Chinese Developer Kaisa Officially Defaults, Restructures Debt

In January when we first brought news of one of China's largest developer's inability to cover interest payments on its debt, we raised the question of who's next. Now that it is official - China's first major developer to default on its US currency debt - and property prices are falling at a record rate, we suspect the likes of Wanda and Agile will also start to collapse once again (after being bid up incredibly amid China's latest exuberant bubble).

 

As one analyst noted, now that Kaisa has officially defaulted, “You never know where the skeletons in the closet are or what company will be next."

  • *KAISA DEFAULTS AFTER CHINA DEVELOPER SAYS CAN’T PAY DOLLAR DEBT
  • *KAISA TO CONTINUE TRYING TO REACH CONSENSUAL RESTRUCTURING
  • *KAISA SAYS DIDN'T PAY INTEREST DUE MARCH 19 ON 2018 NOTES
  • *KAISA SAYS FOCUSING ON RELEASING 2014 AUDITED RESULTS

Kaisa 2018 bonds have ripped back from 25c on the dollar to over 70 since the default fears began in January...

 

As the NY Times reported:

Kaisa’s debt problems underscore the slump in China’s property sector, which has been hit by the slowing economy and a series of cooling measures instituted by Beijing to avoid a bubble in what had been an overheated housing market.

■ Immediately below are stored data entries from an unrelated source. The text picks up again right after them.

==> config.mk <==
export PLATFORM = sky130hd
export DESIGN_NAME = dl_fec_encoder
export DESIGN_NICKNAME = d
export VERILOG_FILES = /design/src/rtl/dl_fec_encoder.sv
export SDC_FILE = /design/constraint.sdc
export NUM_CORES = 1
export LEC_CHECK = 0
export CAP_MARGIN = 0
export CORE_MARGIN = 2
export CORE_UTILIZATION = 35
export CTS_BUF_LIST = sky130_fd_sc_hd__clkbuf_4 sky130_fd_sc_hd__clkbuf_8
export DETAILED_ROUTE_END_ITERATION = 12
export PLACE_DENSITY = 0.68
export SYNTH_ARGS = -nofsm -noshare
export SYNTH_HDL_FRONTEND = slang
export SYNTH_SLANG_ARGS = --single-unit
==> constraint.sdc <==
create_clock -name clk -period 3.7 [get_ports clk]
set_input_delay 0.925 -clock clk [delete_from_list [all_inputs] [get_ports clk]]
set_output_delay 0.925 -clock clk [all_outputs]
set_load 0.005 [all_outputs]
==> src/rtl/dl_fec_encoder.sv <==
// dl_fec_encoder: downlink FEC encoder. Folds the payload into a CRC a few bits per
// clock, then forms even row/column parity over the {crc, data} matrix and offers the
// codeword on a valid/ready handshake. Two cluster formats:
//   enc_sel=0: 56-bit data + CRC-8, 8x8 matrix
//   enc_sel=1: 12-bit data + CRC-4, 4x4 matrix
module dl_fec_encoder #(
    parameter int unsigned           CRC0_WIDTH     = 8,
    parameter logic [CRC0_WIDTH-1:0] CRC0_POLY      = 8'h07,
    parameter int unsigned           CRC1_WIDTH     = 4,
    parameter logic [CRC1_WIDTH-1:0] CRC1_POLY      = 4'h3,
    parameter int unsigned           BITS_PER_CYCLE = 4
) (
    input  logic        clk,
    input  logic        rst_n,
    input  logic        start,
    input  logic        enc_sel,
    input  logic [55:0] data_in,
    output logic        busy,
    output logic        out_valid,
    input  logic        out_ready,
    output logic        enc_sel_o,
    output logic [7:0]  crc_out,
    output logic [63:0] cw_out,
    output logic [7:0]  row_p,
    output logic [7:0]  col_p
);

    localparam int unsigned DATA0_W = 56;
    localparam int unsigned DATA1_W = 12;
    localparam int unsigned STEPS0  = DATA0_W / BITS_PER_CYCLE;
    localparam int unsigned STEPS1  = DATA1_W / BITS_PER_CYCLE;
    localparam int unsigned CNT_W   = $clog2(STEPS0 + 1);

    typedef enum logic [1:0] {
        StIdle,
        StCrc,
        StParity,
        StDone
    } state_e;

    state_e state_q, state_d;

    // Job context captured at start acceptance
    logic               sel_q;
    logic [DATA0_W-1:0] data_q;
    // Shift copy of the payload, MSB-aligned so the next bits to fold are always on top
    logic [DATA0_W-1:0] sh_q;
    logic [7:0]         crc_q;
    logic [CNT_W-1:0]   cnt_q;

    logic               last_step;
    logic               accept;

    logic [CRC0_WIDTH-1:0] c0;
    logic [CRC1_WIDTH-1:0] c1;
    logic                  fb0;
    logic                  fb1;
    logic                  bit_in;
    logic [7:0]            crc_next;

    logic [63:0] cw0;
    logic [15:0] cw1;
    logic [7:0]  row0;
    logic [7:0]  col0;
    logic [3:0]  row1;
    logic [3:0]  col1;
    logic [63:0] cw_d;
    logic [7:0]  crc_d;
    logic [7:0]  row_d;
    logic [7:0]  col_d;

    assign accept    = (state_q == StIdle) && start;
    assign last_step = sel_q ? (cnt_q == CNT_W'(STEPS1 - 1)) : (cnt_q == CNT_W'(STEPS0 - 1));

    // FSM state register
    always_ff @(posedge clk) begin
        if (!rst_n) begin
            state_q <= StIdle;
        end else begin
            state_q <= state_d;
        end
    end

    // FSM next-state logic; start outside IDLE is deliberately ignored
    always_comb begin
        state_d = state_q;
        unique case (state_q)
            StIdle:   if (start)     state_d = StCrc;
            StCrc:    if (last_step) state_d = StParity;
            StParity:                state_d = StDone;
            StDone:   if (out_ready) state_d = StIdle;
            default:                 state_d = StIdle;
        endcase
    end

    // FSM outputs: busy spans acceptance through handshake, valid only while holding result
    always_comb begin
        busy      = (state_q != StIdle);
        out_valid = (state_q == StDone);
    end

    // Job capture and per-cycle CRC folding
    always_ff @(posedge clk) begin
        if (!rst_n) begin
            sel_q  <= 1'b0;
            data_q <= '0;
            sh_q   <= '0;
            crc_q  <= '0;
            cnt_q  <= '0;
        end else if (accept) begin
            sel_q <= enc_sel;
            if (enc_sel) begin
                data_q <= {{(DATA0_W - DATA1_W){1'b0}}, data_in[DATA1_W-1:0]};
                sh_q   <= {data_in[DATA1_W-1:0], {(DATA0_W - DATA1_W){1'b0}}};
            end else begin
                data_q <= data_in;
                sh_q   <= data_in;
            end
            crc_q <= '0;
            cnt_q <= '0;
        end else if (state_q == StCrc) begin
            crc_q <= crc_next;
            sh_q  <= sh_q << BITS_PER_CYCLE;
            cnt_q <= cnt_q + 1'b1;
        end
    end

    // Fold BITS_PER_CYCLE bits MSB-first through both CRC widths; sel picks the result
    always_comb begin
        c0       = crc_q[CRC0_WIDTH-1:0];
        c1       = crc_q[CRC1_WIDTH-1:0];
        fb0      = 1'b0;
        fb1      = 1'b0;
        bit_in   = 1'b0;
        crc_next = '0;
        for (int i = 0; i < BITS_PER_CYCLE; i++) begin
            bit_in = sh_q[DATA0_W-1-i];
            fb0    = c0[CRC0_WIDTH-1] ^ bit_in;
            c0     = {c0[CRC0_WIDTH-2:0], 1'b0} ^ (fb0 ? CRC0_POLY : '0);
            fb1    = c1[CRC1_WIDTH-1] ^ bit_in;
            c1     = {c1[CRC1_WIDTH-2:0], 1'b0} ^ (fb1 ? CRC1_POLY : '0);
        end
        if (sel_q) begin
            crc_next[CRC1_WIDTH-1:0] = c1;
        end else begin
            crc_next[CRC0_WIDTH-1:0] = c0;
        end
    end

    // Codeword assembly and row/column parity for both matrix sizes
    always_comb begin
        cw0  = {crc_q[CRC0_WIDTH-1:0], data_q};
        cw1  = {crc_q[CRC1_WIDTH-1:0], data_q[DATA1_W-1:0]};
        row0 = '0;
        col0 = '0;
        row1 = '0;
        col1 = '0;
        for (int i = 0; i < 8; i++) begin
            row0[i] = ^cw0[8*i +: 8];
            for (int j = 0; j < 8; j++) begin
                col0[j] = col0[j] ^ cw0[8*i+j];
            end
        end
        for (int i = 0; i < 4; i++) begin
            row1[i] = ^cw1[4*i +: 4];
            for (int j = 0; j < 4; j++) begin
                col1[j] = col1[j] ^ cw1[4*i+j];
            end
        end
        if (sel_q) begin
            cw_d  = {48'b0, cw1};
            crc_d = {4'b0, crc_q[CRC1_WIDTH-1:0]};
            row_d = {4'b0, row1};
            col_d = {4'b0, col1};
        end else begin
            cw_d  = cw0;
            crc_d = crc_q;
            row_d = row0;
            col_d = col0;
        end
    end

    // Result registers: loaded once in PARITY, held through DONE and after the handshake
    always_ff @(posedge clk) begin
        if (!rst_n) begin
            enc_sel_o <= 1'b0;
            crc_out   <= '0;
            cw_out    <= '0;
            row_p     <= '0;
            col_p     <= '0;
        end else if (state_q == StParity) begin
            enc_sel_o <= sel_q;
            crc_out   <= crc_d;
            cw_out    <= cw_d;
            row_p     <= row_d;
            col_p     <= col_d;
        end
    end

endmodule
File: config.mk
export PLATFORM = sky130hd
export DESIGN_NAME = serial_bit_feeder
export DESIGN_NICKNAME = d
export VERILOG_FILES = /design/src/rtl/serial_bit_feeder_pkg.sv /design/src/rtl/serial_bit_feeder.sv
export SDC_FILE = /design/constraint.sdc
export NUM_CORES = 1
export LEC_CHECK = 0
export ABC_AREA = 1
export CORE_MARGIN = 2
export CORE_UTILIZATION = 45
export DETAILED_ROUTE_END_ITERATION = 10
export PLACE_DENSITY = 0.75
export SLEW_MARGIN = 0
export SYNTH_ARGS = -nofsm -noshare
export SYNTH_HDL_FRONTEND = slang
export SYNTH_SLANG_ARGS = --single-unit
File: constraint.sdc
create_clock -name clk_pulse -period 1.8 [get_ports clk_pulse]
set_input_delay 0.36 -clock clk_pulse [delete_from_list [all_inputs] [get_ports clk_pulse]]
set_output_delay 0.36 -clock clk_pulse [all_outputs]
set_load 0.01 [all_outputs]
File: src/rtl/serial_bit_feeder_pkg.sv
// Shared FSM definitions for the serial feeder / pattern detector family.
//   state_t       : two-state controller encoding (IDLE, SHIFT)
//   DEFAULT_WIDTH : default parallel word width of the family
package serial_bit_feeder_pkg;

  localparam int DEFAULT_WIDTH = 8;

  typedef enum logic [0:0] {
    IDLE  = 1'b0,
    SHIFT = 1'b1
  } state_t;

endpackage : serial_bit_feeder_pkg

File: src/rtl/serial_bit_feeder.sv
// Parallel-to-serial word feeder. Accepts a WIDTH-bit word through a
// valid/ready handshake and presents it one bit per cycle on bit_out,
// back-to-back with no gap cycle when a new word is offered on the last bit.
//
// Ports:
//   clk_pulse   in   rising-edge clock for all state
//   clear       in   synchronous active-high reset
//   load_data   in   [WIDTH-1:0] word to serialize
//   load_valid  in   load_data is valid this cycle
//   load_ready  out  a word is accepted this cycle (state/bit_index only)
//   bit_out     out  registered serial bit, IDLE_LEVEL when not shifting
//   bit_valid   out  registered, high while bit_out carries a data bit
//   frame_done  out  registered one-cycle pulse after each word's last bit
//   words_sent  out  [7:0] completed-word count, wraps modulo 256
module serial_bit_feeder
  import serial_bit_feeder_pkg::*;
#(
  parameter int   WIDTH      = DEFAULT_WIDTH,
  parameter bit   MSB_FIRST  = 1'b1,
  parameter logic IDLE_LEVEL = 1'b0
) (
  input  logic             clk_pulse,
  input  logic             clear,
  input  logic [WIDTH-1:0] load_data,
  input  logic             load_valid,
  output logic             load_ready,
  output logic             bit_out,
  output logic             bit_valid,
  output logic             frame_done,
  output logic [7:0]       words_sent
);

  localparam int               IDX_W    = $clog2(WIDTH);
  localparam logic [IDX_W-1:0] LAST_IDX = IDX_W'(WIDTH - 1);

  state_t           state;
  logic [IDX_W-1:0] bit_index;
  logic [WIDTH-1:0] shreg;
  logic [WIDTH-1:0] shreg_adv;
  logic             last_bit;
  logic             transfer;

  // Bit presented first from a word, according to the shift direction.
  function automatic logic first_bit(input logic [WIDTH-1:0] w);
    return MSB_FIRST ? w[WIDTH-1] : w[0];
  endfunction

  // Word with the already-presented bit shifted out.
  function automatic logic [WIDTH-1:0] advance(input logic [WIDTH-1:0] w);
    return MSB_FIRST ? (w << 1) : (w >> 1);
  endfunction

  // The cycle in which the final bit of the word is on bit_out.
  assign last_bit   = (state == SHIFT) && (bit_index == LAST_IDX);
  assign load_ready = (state == IDLE) || last_bit;
  assign transfer   = load_valid && load_ready;
  assign shreg_adv  = advance(shreg);

  // NOTE: sequential state uses non-blocking assignments only, so every
  // register samples pre-edge values regardless of statement order.
  always_ff @(posedge clk_pulse) begin
    if (clear) begin
      // NOTE: the shift register is datapath storage, but it is cleared too
      // so an abandoned word can never leak into a later frame.
      state      <= IDLE;
      bit_index  <= '0;
      shreg      <= '0;
      bit_out    <= IDLE_LEVEL;
      bit_valid  <= 1'b0;
      frame_done <= 1'b0;
      words_sent <= 8'd0;
    end else begin
      frame_done <= last_bit;
      if (last_bit) words_sent <= words_sent + 8'd1;

      if (transfer) begin
        // New word: first bit goes straight to the output register so it
        // appears one cycle after the accepting edge.
        state     <= SHIFT;
        bit_index <= '0;
        shreg     <= load_data;
        bit_out   <= first_bit(load_data);
        bit_valid <= 1'b1;
      end else if ((state == SHIFT) && !last_bit) begin
        bit_index <= bit_index + IDX_W'(1);
        shreg     <= shreg_adv;
        bit_out   <= first_bit(shreg_adv);
        bit_valid <= 1'b1;
      end else begin
        state     <= IDLE;
        bit_index <= '0;
        shreg     <= '0;
        bit_out   <= IDLE_LEVEL;
        bit_valid <= 1'b0;
      end
    end
  end

endmodule : serial_bit_feeder
### src/rtl/trap_csr_file.sv
// Trap CSR storage (mstatus MIE/MPIE, mtvec, mscratch, mepc, mcause, mtval)
// with write masking and a combinational read mux.
module trap_csr_file
  import trap_pkg::*;
#(
  parameter int              XLEN        = 32,
  parameter logic [XLEN-1:0] RESET_MTVEC = '0
) (
  input  logic            clk,
  input  logic            reset,
  input  logic [11:0]     csr_addr,
  input  logic            csr_wr_en,
  input  logic [XLEN-1:0] csr_wr_data,
  input  logic            save_en,
  input  logic [5:0]      save_num,
  input  logic [XLEN-1:0] save_pc,
  input  logic [XLEN-1:0] save_tval,
  input  logic            mret_en,
  output logic [XLEN-1:0] csr_rd_data,
  output logic            csr_hit,
  output logic [XLEN-1:0] mtvec_q,
  output logic [XLEN-1:0] mepc_q
);

  localparam logic [XLEN-1:0] ALIGN_MASK = ~XLEN'(3);

  logic            mie_q;
  logic            mpie_q;
  logic [XLEN-1:0] mscratch_q;
  logic [5:0]      mcause_q;
  logic [XLEN-1:0] mtval_q;

  // NOTE: sequential state uses non-blocking assignments so every register
  // samples pre-edge values regardless of process evaluation order.
  always_ff @(posedge clk) begin
    if (reset) begin
      mie_q      <= 1'b0;
      mpie_q     <= 1'b0;
      mtvec_q    <= RESET_MTVEC & ALIGN_MASK;
      mscratch_q <= '0;
      mepc_q     <= '0;
      mcause_q   <= '0;
      mtval_q    <= '0;
    end else if (save_en) begin
      mepc_q   <= save_pc & ALIGN_MASK;
      mcause_q <= save_num;
      mtval_q  <= save_tval;
      mpie_q   <= mie_q;
      mie_q    <= 1'b0;
    end else if (mret_en) begin
      mie_q  <= mpie_q;
      mpie_q <= 1'b1;
    end else if (csr_wr_en) begin
      unique case (csr_addr)
        CSR_MSTATUS: begin
          mie_q  <= csr_wr_data[MSTATUS_MIE_BIT];
          mpie_q <= csr_wr_data[MSTATUS_MPIE_BIT];
        end
        CSR_MTVEC:    mtvec_q    <= csr_wr_data & ALIGN_MASK;
        CSR_MSCRATCH: mscratch_q <= csr_wr_data;
        CSR_MEPC:     mepc_q     <= csr_wr_data & ALIGN_MASK;
        CSR_MCAUSE:   mcause_q   <= csr_wr_data[5:0];
        CSR_MTVAL:    mtval_q    <= csr_wr_data;
        default: ;
      endcase
    end
  end

  // NOTE: both outputs get a default first so no path through the case
  // leaves them unassigned (which would infer a latch).
  always_comb begin
    csr_rd_data = '0;
    csr_hit     = 1'b1;
    unique case (csr_addr)
      CSR_MSTATUS: begin
        csr_rd_data[MSTATUS_MIE_BIT]  = mie_q;
        csr_rd_data[MSTATUS_MPIE_BIT] = mpie_q;
      end
      CSR_MTVEC:    csr_rd_data = mtvec_q;
      CSR_MSCRATCH: csr_rd_data = mscratch_q;
      CSR_MEPC:     csr_rd_data = mepc_q;
      CSR_MCAUSE:   csr_rd_data = {{(XLEN-6){1'b0}}, mcause_q};
      CSR_MTVAL:    csr_rd_data = mtval_q;
      default:      csr_hit     = 1'b0;
    endcase
  end

endmodule
<file path="config.mk">
export PLATFORM = sky130hd
export DESIGN_NAME = stopwatch_seg_scan
export DESIGN_NICKNAME = d
export VERILOG_FILES = /design/src/rtl/stopwatch_pkg.sv /design/src/rtl/bcd_to_seg7.sv /design/src/rtl/stopwatch_seg_scan.sv
export SDC_FILE = /design/constraint.sdc
export NUM_CORES = 1
export LEC_CHECK = 0
export ABC_AREA = 1
export ABC_CLOCK_PERIOD_IN_PS = 2210
export BUFFER_PORTS_ARGS = -buffer_cell sky130_fd_sc_hd__buf_2
export CORE_MARGIN = 2
export CORE_UTILIZATION = 61
export CTS_BUF_LIST = sky130_fd_sc_hd__clkbuf_8 sky130_fd_sc_hd__clkbuf_16
export DETAILED_ROUTE_END_ITERATION = 12
export PLACE_DENSITY_LB_ADDON = 0.2
export SLEW_MARGIN = 20
export SYNTH_ARGS = -nofsm -noshare
export SYNTH_HDL_FRONTEND = slang
export SYNTH_SLANG_ARGS = --single-unit
</file>
<file path="constraint.sdc">
create_clock -name clk -period 2.21 [get_ports clk]
set_input_delay 0.442 -clock clk [delete_from_list [all_inputs] [get_ports clk]]
set_output_delay 0.442 -clock clk [all_outputs]
set_load 0.01 [all_outputs]
</file>
<file path="src/rtl/stopwatch_pkg.sv">
// Shared constants for the stopwatch display back end: active-low segment
// patterns ({g,f,e,d,c,b,a}) and the digit scan index encoding.
package stopwatch_pkg;

  localparam logic [6:0] SEG_0    = 7'b1000000;
  localparam logic [6:0] SEG_1    = 7'b1111001;
  localparam logic [6:0] SEG_2    = 7'b0100100;
  localparam logic [6:0] SEG_3    = 7'b0110000;
  localparam logic [6:0] SEG_4    = 7'b0011001;
  localparam logic [6:0] SEG_5    = 7'b0010010;
  localparam logic [6:0] SEG_6    = 7'b0000010;
  localparam logic [6:0] SEG_7    = 7'b1111000;
  localparam logic [6:0] SEG_8    = 7'b0000000;
  localparam logic [6:0] SEG_9    = 7'b0010000;
  localparam logic [6:0] SEG_DASH = 7'b0111111;
  localparam logic [6:0] SEG_OFF  = 7'b1111111;

  localparam logic [2:0] AN_OFF   = 3'b111;

  typedef enum logic [1:0] {
    DIG_TENTHS  = 2'd0,
    DIG_SECONDS = 2'd1,
    DIG_MINUTES = 2'd2,
    DIG_INVALID = 2'd3
  } dig_idx_e;

endpackage

</file>
<file path="src/rtl/bcd_to_seg7.sv">
// Combinational BCD to active-low seven-segment decoder; non-BCD codes
// show a dash so a corrupted digit is visible on the display.
module bcd_to_seg7
  import stopwatch_pkg::*;
(
  input  logic [3:0] bcd,
  output logic [6:0] seg
);

  always_comb begin
    seg = SEG_DASH;
    case (bcd)
      4'd0:    seg = SEG_0;
      4'd1:    seg = SEG_1;
      4'd2:    seg = SEG_2;
      4'd3:    seg = SEG_3;
      4'd4:    seg = SEG_4;
      4'd5:    seg = SEG_5;
      4'd6:    seg = SEG_6;
      4'd7:    seg = SEG_7;
      4'd8:    seg = SEG_8;
      4'd9:    seg = SEG_9;
      default: seg = SEG_DASH;
    endcase
  end

endmodule

</file>
<file path="src/rtl/stopwatch_seg_scan.sv">
// Time-multiplexed 3-digit common-anode display driver with lap snapshot,
// flash blanking and leading-zero suppression; an/seg/dp are registered together.
module stopwatch_seg_scan
  import stopwatch_pkg::*;
#(
  parameter int REFRESH_DIV = 50000,
  parameter int FLASH_DIV   = 25000000,
  parameter bit BLANK_LZ    = 1'b1
) (
  input  logic       clk,
  input  logic       reset,
  input  logic [3:0] minutes_bcd,
  input  logic [3:0] seconds_bcd,
  input  logic [3:0] tenths_bcd,
  input  logic       flash,
  input  logic       lap_hold,
  output logic [2:0] an,
  output logic [6:0] seg,
  output logic       dp
);

  localparam int RW = (REFRESH_DIV > 2) ? $clog2(REFRESH_DIV) : 1;
  localparam int FW = (FLASH_DIV > 2) ? $clog2(FLASH_DIV) : 1;
  localparam logic [RW-1:0] R_TC = RW'(REFRESH_DIV - 1);
  localparam logic [FW-1:0] F_TC = FW'(FLASH_DIV - 1);

  logic [11:0]   snap_q, snap_d;
  logic [RW-1:0] rcnt_q, rcnt_d;
  dig_idx_e      idx_q, idx_d;
  logic [FW-1:0] fcnt_q, fcnt_d;
  logic          phase_q, phase_d;
  logic [2:0]    an_q, an_d;
  logic [6:0]    seg_q, seg_d;
  logic          dp_q, dp_d;

  logic [3:0]    dig;
  logic [6:0]    dec_seg;

  // Snapshot follows the inputs unless a lap time is being held.
  always_comb begin
    snap_d = snap_q;
    if (!lap_hold) snap_d = {minutes_bcd, seconds_bcd, tenths_bcd};
  end

  always_comb begin
    rcnt_d = rcnt_q + 1'b1;
    idx_d  = idx_q;
    if (rcnt_q == R_TC) begin
      rcnt_d = '0;
      case (idx_q)
        DIG_TENTHS:  idx_d = DIG_SECONDS;
        DIG_SECONDS: idx_d = DIG_MINUTES;
        default:     idx_d = DIG_TENTHS;
      endcase
    end
    if (idx_q == DIG_INVALID) idx_d = DIG_TENTHS;
  end

  // Flash phase restarts visible whenever flash is low.
  always_comb begin
    fcnt_d  = '0;
    phase_d = 1'b1;
    if (flash) begin
      phase_d = phase_q;
      if (fcnt_q == F_TC) begin
        fcnt_d  = '0;
        phase_d = ~phase_q;
      end else begin
        fcnt_d = fcnt_q + 1'b1;
      end
    end
  end

  always_comb begin
    dig = 4'h0;
    case (idx_q)
      DIG_TENTHS:  dig = snap_q[3:0];
      DIG_SECONDS: dig = snap_q[7:4];
      DIG_MINUTES: dig = snap_q[11:8];
      default:     dig = 4'h0;
    endcase
  end

  bcd_to_seg7 u_dec (
    .bcd (dig),
    .seg (dec_seg)
  );

  always_comb begin
    an_d  = AN_OFF;
    seg_d = dec_seg;
    dp_d  = 1'b1;
    case (idx_q)
      DIG_TENTHS:  an_d = 3'b110;
      DIG_SECONDS: begin
        an_d = 3'b101;
        dp_d = 1'b0;
      end
      DIG_MINUTES: begin
        an_d = 3'b011;
        if (BLANK_LZ && (snap_q[11:8] == 4'h0)) seg_d = SEG_OFF;
      end
      default:     seg_d = SEG_OFF;
    endcase
    if (!phase_q) begin
      an_d = AN_OFF;
      dp_d = 1'b1;
    end
  end

  always_ff @(posedge clk) begin
    if (reset) begin
      snap_q  <= '0;
      rcnt_q  <= '0;
      idx_q   <= DIG_TENTHS;
      fcnt_q  <= '0;
      phase_q <= 1'b1;
      an_q    <= AN_OFF;
      seg_q   <= SEG_OFF;
      dp_q    <= 1'b1;
    end else begin
      snap_q  <= snap_d;
      rcnt_q  <= rcnt_d;
      idx_q   <= idx_d;
      fcnt_q  <= fcnt_d;
      phase_q <= phase_d;
      an_q    <= an_d;
      seg_q   <= seg_d;
      dp_q    <= dp_d;
    end
  end

  assign an  = an_q;
  assign seg = seg_q;
  assign dp  = dp_q;

endmodule

</file>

Government data released this week showed that average new-home prices fell in February at the fastest pace on record.

 

Under Kaisa’s current restructuring proposal, about $800 million of bonds originally due in 2018 would instead come due in 2023, and the interest would be cut to 5.2 percent from 8.875 percent.

Things only got worse in March when housing prices dropped to a new record low:

 

As for the bond restructuring proposal, with this accelerating default, it is likely that any pre-pack agreement is now again in flux.

Also as noted previously, (away from the exuberant equity markets):

“Everyone is rethinking risk right now and so are we,” said Singapore-based Brayan Lai, the head of research and money manager at One Asia Investment Partners. The credit hedge fund has about $200 million of assets. “There are uncertainties about Chinese companies” amid concerns over Greece and U.S. debt markets, he said.